▸ **Exercise input**
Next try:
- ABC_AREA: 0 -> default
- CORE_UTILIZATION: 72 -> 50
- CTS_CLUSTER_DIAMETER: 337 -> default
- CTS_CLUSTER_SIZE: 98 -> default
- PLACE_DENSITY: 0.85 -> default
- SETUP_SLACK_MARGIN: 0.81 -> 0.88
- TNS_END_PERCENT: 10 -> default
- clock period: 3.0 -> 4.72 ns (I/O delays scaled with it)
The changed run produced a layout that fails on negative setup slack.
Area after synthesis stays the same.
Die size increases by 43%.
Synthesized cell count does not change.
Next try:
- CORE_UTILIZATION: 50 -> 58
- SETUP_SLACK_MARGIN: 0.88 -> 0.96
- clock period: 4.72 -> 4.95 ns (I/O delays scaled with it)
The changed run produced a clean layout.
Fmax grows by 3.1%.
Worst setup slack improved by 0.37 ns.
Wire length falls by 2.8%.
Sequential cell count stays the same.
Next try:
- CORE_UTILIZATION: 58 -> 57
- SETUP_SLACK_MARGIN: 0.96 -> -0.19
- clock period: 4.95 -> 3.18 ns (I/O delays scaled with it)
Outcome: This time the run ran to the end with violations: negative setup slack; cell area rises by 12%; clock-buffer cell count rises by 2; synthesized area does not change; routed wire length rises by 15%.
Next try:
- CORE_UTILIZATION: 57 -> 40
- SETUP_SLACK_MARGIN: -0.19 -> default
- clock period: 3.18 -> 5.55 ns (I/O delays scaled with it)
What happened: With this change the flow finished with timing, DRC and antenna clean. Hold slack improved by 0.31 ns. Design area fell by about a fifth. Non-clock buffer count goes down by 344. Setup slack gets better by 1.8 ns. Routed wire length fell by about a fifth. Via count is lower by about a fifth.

==

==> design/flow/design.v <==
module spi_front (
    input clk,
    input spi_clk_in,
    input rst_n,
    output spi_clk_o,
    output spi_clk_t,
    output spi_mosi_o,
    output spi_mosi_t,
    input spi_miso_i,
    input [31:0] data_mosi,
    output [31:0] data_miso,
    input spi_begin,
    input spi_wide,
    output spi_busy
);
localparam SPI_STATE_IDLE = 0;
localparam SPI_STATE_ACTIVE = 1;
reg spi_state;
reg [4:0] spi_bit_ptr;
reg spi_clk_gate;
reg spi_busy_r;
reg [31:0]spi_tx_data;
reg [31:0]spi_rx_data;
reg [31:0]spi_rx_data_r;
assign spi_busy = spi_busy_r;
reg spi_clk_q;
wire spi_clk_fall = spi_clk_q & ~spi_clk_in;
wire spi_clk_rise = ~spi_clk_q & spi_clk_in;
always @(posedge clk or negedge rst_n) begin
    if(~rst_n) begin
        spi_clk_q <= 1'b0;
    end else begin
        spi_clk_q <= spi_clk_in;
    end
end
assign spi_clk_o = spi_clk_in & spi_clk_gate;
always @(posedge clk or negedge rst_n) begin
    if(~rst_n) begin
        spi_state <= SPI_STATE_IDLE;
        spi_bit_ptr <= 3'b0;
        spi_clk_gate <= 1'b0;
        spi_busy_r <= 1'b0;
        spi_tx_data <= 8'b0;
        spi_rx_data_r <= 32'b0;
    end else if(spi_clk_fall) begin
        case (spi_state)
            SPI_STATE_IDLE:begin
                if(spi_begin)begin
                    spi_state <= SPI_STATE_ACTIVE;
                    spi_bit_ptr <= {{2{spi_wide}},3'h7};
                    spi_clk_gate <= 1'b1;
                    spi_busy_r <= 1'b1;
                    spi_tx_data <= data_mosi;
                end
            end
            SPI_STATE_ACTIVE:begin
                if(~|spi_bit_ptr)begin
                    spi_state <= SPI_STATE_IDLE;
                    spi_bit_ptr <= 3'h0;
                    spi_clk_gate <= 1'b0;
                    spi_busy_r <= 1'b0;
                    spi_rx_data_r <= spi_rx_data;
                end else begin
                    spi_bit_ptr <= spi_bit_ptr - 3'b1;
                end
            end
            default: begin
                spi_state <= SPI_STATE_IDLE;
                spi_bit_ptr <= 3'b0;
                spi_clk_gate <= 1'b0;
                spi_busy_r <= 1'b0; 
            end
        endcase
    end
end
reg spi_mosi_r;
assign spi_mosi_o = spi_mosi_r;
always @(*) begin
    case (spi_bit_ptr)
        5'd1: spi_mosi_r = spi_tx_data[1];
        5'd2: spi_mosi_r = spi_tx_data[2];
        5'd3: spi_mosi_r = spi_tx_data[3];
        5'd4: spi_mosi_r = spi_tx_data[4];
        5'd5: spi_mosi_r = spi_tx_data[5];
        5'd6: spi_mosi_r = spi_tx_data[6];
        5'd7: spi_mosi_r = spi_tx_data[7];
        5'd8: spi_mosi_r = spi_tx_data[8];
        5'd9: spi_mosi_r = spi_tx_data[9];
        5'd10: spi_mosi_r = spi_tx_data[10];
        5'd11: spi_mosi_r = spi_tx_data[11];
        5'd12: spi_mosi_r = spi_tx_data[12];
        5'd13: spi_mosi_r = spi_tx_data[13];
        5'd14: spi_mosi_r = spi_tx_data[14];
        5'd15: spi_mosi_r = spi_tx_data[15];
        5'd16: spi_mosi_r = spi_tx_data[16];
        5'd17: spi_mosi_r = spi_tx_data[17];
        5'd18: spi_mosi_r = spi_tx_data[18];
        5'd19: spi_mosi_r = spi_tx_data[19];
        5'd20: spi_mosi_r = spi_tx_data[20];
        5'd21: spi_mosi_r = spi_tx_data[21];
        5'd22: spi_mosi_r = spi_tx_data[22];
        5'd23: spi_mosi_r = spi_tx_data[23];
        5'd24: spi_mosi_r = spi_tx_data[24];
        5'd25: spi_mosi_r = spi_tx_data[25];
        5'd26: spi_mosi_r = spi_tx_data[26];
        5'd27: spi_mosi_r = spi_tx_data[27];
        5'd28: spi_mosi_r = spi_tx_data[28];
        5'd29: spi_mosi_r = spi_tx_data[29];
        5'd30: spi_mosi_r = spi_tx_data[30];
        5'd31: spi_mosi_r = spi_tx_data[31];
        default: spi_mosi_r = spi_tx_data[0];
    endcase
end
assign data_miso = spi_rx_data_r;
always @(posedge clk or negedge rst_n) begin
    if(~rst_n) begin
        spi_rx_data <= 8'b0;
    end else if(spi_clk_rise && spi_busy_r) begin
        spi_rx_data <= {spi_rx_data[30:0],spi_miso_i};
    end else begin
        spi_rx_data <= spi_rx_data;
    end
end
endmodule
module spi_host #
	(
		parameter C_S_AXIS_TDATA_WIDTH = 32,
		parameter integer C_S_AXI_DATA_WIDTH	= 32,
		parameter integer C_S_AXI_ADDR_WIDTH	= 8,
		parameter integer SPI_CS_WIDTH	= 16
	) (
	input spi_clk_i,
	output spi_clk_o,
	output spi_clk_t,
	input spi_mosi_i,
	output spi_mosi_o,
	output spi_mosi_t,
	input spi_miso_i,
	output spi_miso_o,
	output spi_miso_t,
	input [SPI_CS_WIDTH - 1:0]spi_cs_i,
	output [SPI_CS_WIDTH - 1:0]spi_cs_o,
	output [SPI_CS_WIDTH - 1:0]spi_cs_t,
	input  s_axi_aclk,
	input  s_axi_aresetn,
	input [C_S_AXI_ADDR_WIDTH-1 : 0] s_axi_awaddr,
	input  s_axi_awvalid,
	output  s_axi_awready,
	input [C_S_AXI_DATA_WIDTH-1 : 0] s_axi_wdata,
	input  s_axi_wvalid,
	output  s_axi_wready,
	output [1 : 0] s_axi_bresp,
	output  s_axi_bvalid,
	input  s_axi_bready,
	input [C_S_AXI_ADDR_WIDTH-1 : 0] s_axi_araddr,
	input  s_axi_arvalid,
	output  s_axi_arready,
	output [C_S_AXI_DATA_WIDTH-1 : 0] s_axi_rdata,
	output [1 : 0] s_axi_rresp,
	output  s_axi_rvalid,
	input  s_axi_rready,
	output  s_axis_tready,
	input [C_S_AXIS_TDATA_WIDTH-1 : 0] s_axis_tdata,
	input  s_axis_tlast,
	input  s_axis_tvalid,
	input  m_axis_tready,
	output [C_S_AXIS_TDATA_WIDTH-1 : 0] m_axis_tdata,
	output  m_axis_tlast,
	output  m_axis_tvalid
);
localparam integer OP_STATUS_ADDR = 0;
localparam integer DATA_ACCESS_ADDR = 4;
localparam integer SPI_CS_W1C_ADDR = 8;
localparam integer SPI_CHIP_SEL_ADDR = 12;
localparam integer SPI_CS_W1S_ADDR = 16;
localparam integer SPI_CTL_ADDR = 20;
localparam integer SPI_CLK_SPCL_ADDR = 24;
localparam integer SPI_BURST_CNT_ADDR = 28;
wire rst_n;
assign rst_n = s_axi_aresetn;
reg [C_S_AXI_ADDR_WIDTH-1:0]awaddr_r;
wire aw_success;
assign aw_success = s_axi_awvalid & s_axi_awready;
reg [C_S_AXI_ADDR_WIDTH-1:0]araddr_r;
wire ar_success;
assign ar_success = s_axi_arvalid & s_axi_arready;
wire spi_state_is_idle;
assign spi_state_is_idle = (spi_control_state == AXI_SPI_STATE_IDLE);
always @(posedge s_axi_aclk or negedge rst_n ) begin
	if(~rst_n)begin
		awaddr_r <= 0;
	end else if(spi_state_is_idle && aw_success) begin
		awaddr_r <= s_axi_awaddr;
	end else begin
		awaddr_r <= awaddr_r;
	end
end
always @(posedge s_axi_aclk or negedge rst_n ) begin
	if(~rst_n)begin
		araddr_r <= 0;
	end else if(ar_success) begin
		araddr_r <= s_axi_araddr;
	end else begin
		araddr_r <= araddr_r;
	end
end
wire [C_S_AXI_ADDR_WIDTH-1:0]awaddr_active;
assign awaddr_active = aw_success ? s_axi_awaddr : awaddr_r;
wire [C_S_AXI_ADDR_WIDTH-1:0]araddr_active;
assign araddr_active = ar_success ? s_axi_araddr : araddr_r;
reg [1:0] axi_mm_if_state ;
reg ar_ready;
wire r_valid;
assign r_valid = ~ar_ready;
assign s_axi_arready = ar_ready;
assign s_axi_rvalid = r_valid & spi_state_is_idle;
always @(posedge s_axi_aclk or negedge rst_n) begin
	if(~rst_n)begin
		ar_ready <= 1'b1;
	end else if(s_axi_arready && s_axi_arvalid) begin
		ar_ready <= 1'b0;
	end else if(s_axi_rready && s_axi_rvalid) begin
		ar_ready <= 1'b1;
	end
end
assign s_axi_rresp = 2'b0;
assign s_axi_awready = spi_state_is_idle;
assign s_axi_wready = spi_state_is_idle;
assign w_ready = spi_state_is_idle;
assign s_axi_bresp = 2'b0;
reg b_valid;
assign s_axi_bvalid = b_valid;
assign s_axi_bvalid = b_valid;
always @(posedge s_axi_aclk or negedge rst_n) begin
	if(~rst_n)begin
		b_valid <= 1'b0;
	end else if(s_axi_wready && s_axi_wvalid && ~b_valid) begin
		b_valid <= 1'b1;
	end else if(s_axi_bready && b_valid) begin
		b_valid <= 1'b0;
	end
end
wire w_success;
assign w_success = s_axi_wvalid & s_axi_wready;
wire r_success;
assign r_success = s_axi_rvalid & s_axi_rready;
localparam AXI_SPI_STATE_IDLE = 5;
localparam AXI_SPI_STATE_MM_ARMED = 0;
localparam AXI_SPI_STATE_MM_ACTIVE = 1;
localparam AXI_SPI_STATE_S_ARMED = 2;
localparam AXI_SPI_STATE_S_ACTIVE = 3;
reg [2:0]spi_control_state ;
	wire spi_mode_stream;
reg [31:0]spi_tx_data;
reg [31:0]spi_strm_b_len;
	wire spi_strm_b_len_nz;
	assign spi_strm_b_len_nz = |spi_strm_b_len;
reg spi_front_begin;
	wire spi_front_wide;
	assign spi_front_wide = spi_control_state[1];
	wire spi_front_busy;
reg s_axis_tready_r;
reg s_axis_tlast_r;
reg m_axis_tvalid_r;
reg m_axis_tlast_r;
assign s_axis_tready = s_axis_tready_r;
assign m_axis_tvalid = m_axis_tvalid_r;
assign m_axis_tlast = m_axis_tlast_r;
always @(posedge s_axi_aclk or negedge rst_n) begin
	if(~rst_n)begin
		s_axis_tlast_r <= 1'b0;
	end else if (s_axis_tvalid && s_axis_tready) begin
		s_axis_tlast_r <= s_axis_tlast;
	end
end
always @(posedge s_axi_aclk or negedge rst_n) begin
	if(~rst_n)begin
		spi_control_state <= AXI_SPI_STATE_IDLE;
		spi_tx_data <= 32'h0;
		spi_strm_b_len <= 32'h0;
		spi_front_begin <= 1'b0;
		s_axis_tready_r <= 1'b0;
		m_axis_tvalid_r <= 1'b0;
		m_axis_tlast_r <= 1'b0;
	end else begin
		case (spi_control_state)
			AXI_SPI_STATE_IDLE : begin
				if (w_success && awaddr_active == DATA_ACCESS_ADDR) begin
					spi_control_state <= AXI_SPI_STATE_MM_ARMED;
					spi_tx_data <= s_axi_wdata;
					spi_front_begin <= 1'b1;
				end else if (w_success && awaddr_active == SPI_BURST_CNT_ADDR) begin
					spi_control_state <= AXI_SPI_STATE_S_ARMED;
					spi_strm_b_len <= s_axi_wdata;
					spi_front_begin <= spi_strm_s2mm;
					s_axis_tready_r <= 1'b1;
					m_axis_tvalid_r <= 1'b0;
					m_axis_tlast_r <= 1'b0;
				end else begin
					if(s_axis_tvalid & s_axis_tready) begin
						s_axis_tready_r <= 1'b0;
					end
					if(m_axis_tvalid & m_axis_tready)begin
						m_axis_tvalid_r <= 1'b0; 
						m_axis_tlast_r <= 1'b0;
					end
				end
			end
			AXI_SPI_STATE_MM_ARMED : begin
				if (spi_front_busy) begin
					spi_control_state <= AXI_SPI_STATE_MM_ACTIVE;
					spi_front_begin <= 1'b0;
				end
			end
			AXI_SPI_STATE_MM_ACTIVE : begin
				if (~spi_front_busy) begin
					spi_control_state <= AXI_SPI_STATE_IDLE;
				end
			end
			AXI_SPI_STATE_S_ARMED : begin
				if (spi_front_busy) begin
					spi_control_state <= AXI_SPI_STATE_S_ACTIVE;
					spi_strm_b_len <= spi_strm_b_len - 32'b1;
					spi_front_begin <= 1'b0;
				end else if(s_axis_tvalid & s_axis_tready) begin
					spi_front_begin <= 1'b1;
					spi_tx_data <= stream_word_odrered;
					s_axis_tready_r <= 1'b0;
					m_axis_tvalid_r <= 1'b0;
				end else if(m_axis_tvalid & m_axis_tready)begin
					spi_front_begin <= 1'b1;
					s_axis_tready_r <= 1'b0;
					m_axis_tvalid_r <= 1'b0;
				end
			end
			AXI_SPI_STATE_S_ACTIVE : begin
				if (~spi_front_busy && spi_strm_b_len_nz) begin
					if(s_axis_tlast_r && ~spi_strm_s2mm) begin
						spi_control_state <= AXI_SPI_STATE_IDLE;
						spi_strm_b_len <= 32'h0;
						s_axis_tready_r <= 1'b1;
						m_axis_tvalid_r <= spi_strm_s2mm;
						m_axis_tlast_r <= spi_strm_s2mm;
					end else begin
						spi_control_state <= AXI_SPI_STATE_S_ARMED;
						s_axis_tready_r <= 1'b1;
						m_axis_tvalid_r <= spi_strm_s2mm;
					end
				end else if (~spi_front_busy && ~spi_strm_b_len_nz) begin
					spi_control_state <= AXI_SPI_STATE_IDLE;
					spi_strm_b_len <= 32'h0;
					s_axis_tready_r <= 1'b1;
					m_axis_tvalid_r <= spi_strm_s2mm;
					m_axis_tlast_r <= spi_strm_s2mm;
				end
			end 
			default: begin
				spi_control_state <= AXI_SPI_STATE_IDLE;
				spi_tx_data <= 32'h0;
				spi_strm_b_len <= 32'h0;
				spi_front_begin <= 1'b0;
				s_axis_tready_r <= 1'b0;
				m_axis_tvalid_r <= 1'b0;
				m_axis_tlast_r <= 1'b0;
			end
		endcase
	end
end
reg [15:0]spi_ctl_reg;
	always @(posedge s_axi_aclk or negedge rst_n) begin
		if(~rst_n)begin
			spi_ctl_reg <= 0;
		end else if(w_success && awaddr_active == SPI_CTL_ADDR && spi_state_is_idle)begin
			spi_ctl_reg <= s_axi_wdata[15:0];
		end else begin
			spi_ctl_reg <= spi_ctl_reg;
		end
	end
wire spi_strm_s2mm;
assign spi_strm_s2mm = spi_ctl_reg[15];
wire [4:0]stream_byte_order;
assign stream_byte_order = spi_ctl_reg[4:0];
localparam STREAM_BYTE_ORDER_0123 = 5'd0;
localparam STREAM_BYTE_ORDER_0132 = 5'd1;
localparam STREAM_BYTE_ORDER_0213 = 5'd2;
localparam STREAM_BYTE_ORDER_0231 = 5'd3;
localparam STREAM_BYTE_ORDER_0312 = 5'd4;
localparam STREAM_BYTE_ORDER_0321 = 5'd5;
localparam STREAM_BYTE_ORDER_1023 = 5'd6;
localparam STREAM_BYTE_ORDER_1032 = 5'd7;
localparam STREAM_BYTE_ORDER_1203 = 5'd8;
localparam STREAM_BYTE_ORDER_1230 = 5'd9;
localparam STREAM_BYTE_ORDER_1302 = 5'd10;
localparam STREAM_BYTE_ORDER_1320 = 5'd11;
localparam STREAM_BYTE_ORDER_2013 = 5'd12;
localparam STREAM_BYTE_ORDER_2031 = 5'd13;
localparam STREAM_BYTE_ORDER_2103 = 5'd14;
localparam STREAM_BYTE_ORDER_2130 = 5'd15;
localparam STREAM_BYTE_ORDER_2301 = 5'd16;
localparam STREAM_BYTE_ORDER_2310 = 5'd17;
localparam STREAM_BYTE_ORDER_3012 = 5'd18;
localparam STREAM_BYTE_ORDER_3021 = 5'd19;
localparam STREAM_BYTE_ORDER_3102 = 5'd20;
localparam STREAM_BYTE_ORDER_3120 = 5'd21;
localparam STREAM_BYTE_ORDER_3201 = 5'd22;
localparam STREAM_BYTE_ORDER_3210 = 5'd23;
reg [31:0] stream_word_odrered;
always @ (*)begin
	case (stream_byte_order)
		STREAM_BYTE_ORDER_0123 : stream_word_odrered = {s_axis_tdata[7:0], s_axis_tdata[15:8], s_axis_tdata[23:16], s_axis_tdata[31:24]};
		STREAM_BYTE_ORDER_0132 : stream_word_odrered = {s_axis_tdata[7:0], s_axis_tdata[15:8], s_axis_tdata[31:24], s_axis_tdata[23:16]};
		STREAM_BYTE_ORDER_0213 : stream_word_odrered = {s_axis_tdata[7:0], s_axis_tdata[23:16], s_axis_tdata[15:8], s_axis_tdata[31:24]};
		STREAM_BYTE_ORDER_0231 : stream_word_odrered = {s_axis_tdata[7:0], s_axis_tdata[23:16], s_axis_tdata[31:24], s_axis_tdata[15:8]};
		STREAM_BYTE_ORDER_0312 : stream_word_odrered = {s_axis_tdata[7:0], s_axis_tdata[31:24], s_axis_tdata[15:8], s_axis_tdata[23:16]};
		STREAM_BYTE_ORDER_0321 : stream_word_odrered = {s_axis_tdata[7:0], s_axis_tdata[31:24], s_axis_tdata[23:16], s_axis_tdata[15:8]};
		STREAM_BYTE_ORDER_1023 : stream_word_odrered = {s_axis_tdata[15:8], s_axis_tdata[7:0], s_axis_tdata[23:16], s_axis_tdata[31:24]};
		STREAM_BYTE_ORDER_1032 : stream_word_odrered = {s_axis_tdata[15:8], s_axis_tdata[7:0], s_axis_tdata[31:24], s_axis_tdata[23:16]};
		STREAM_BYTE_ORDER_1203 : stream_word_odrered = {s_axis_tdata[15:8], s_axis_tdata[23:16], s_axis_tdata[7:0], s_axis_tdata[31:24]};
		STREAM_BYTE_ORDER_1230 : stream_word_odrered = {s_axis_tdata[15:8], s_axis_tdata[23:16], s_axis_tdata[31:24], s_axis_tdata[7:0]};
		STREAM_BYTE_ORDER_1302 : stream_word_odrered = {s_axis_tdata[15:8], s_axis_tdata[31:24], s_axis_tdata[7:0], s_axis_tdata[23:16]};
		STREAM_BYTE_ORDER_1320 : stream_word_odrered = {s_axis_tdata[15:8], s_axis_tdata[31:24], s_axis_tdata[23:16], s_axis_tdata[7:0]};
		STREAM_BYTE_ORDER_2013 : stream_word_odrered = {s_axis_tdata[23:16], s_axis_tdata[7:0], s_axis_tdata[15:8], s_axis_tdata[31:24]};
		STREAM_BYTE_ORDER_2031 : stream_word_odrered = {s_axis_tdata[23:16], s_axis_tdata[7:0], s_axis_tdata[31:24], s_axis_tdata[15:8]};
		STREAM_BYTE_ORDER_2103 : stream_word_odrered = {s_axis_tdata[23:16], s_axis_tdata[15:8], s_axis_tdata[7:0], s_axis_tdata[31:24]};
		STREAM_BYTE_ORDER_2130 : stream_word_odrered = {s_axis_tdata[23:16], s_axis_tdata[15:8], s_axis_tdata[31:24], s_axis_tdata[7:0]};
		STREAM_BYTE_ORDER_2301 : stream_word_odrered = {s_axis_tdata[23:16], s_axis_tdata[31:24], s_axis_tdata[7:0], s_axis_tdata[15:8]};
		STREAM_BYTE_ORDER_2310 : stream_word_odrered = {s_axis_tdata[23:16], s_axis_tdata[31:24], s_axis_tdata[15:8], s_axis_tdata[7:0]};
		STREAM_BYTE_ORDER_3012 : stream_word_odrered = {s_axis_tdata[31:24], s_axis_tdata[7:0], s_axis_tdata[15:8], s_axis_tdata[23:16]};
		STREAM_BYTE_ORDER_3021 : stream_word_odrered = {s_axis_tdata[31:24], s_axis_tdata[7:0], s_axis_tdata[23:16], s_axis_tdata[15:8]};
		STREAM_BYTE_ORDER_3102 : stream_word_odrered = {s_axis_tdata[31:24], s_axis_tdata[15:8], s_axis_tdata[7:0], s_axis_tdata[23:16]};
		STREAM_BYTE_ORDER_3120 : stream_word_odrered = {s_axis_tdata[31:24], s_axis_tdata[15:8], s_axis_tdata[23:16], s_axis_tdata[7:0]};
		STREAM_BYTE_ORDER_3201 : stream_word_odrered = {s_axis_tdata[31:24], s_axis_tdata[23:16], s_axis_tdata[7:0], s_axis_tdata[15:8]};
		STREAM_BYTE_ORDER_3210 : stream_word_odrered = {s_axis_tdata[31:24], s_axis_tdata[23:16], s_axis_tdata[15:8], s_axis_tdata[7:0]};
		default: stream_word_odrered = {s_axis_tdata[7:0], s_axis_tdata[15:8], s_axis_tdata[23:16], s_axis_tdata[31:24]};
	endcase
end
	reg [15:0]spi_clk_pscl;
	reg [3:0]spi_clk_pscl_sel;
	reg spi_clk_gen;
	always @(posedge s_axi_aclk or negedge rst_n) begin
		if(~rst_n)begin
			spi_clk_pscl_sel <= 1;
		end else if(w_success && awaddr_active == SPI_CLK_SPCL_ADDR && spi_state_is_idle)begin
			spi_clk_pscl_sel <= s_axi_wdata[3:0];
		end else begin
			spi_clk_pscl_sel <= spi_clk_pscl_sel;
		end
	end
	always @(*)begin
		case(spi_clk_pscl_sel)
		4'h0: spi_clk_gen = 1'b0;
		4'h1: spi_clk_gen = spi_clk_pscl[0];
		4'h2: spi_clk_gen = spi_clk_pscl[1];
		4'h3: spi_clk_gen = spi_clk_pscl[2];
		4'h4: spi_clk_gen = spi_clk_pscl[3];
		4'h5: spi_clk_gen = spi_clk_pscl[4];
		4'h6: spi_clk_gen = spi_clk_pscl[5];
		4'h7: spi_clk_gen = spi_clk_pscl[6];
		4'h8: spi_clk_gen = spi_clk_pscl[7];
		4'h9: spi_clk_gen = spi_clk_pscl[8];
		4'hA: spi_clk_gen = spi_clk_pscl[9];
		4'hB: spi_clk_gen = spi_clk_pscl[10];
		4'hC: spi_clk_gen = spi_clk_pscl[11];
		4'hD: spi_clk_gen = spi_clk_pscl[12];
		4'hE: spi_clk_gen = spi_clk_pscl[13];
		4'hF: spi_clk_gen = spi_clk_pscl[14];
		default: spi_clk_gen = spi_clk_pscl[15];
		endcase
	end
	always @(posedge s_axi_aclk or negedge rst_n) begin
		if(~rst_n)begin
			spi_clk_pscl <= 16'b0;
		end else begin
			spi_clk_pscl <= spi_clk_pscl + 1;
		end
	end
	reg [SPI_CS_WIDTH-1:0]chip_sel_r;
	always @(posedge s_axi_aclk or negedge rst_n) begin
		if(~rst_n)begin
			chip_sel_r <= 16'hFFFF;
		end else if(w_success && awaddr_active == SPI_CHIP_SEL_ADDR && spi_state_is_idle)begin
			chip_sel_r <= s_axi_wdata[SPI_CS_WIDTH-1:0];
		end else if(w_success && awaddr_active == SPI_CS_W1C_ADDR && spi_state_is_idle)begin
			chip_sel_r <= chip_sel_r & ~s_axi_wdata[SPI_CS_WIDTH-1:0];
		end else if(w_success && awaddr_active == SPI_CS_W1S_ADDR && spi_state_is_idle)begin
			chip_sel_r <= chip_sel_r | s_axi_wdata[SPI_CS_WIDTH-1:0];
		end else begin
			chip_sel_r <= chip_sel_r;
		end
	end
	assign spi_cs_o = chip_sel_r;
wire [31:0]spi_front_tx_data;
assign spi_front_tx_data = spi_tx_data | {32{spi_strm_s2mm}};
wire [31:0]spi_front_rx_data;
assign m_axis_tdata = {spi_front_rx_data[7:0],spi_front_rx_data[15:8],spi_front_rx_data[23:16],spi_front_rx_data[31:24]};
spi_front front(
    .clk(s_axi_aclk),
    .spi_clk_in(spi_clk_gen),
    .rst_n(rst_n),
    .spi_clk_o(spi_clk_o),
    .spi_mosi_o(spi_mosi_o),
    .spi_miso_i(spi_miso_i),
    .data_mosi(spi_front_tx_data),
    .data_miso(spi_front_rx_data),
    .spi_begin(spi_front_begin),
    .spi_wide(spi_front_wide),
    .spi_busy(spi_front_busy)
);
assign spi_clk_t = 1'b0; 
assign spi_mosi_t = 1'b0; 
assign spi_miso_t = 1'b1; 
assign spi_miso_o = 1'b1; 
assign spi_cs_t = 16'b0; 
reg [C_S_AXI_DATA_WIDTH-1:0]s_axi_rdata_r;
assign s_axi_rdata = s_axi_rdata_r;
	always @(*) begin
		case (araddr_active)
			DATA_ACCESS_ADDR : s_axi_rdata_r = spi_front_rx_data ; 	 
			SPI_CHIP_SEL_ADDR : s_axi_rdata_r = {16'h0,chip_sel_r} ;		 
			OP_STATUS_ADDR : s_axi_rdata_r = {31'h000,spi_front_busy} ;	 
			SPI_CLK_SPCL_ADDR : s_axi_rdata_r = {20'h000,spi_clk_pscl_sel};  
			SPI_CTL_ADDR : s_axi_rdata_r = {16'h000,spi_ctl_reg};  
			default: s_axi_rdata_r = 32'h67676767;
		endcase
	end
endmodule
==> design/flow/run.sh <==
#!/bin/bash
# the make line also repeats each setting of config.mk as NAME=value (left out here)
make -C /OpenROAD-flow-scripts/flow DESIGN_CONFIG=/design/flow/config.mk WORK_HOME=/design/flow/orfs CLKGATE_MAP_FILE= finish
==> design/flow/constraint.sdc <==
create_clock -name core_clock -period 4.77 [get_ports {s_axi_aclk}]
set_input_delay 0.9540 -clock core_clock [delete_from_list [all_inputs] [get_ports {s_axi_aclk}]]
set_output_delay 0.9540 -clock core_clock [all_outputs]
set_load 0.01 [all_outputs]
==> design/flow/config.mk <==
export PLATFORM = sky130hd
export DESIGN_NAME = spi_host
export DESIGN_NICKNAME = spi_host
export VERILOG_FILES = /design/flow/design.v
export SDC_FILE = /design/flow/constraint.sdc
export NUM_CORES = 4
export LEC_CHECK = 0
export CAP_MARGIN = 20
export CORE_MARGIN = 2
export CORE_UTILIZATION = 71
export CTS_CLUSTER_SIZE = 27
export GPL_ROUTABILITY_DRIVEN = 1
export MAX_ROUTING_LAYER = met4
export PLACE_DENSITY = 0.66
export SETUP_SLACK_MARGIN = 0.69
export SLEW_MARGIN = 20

▸ **Required work**
Lines in the material above that include the string "produced" should be listed.

▸ **Written response**
The changed run produced a layout that fails on negative setup slack.
The changed run produced a clean layout.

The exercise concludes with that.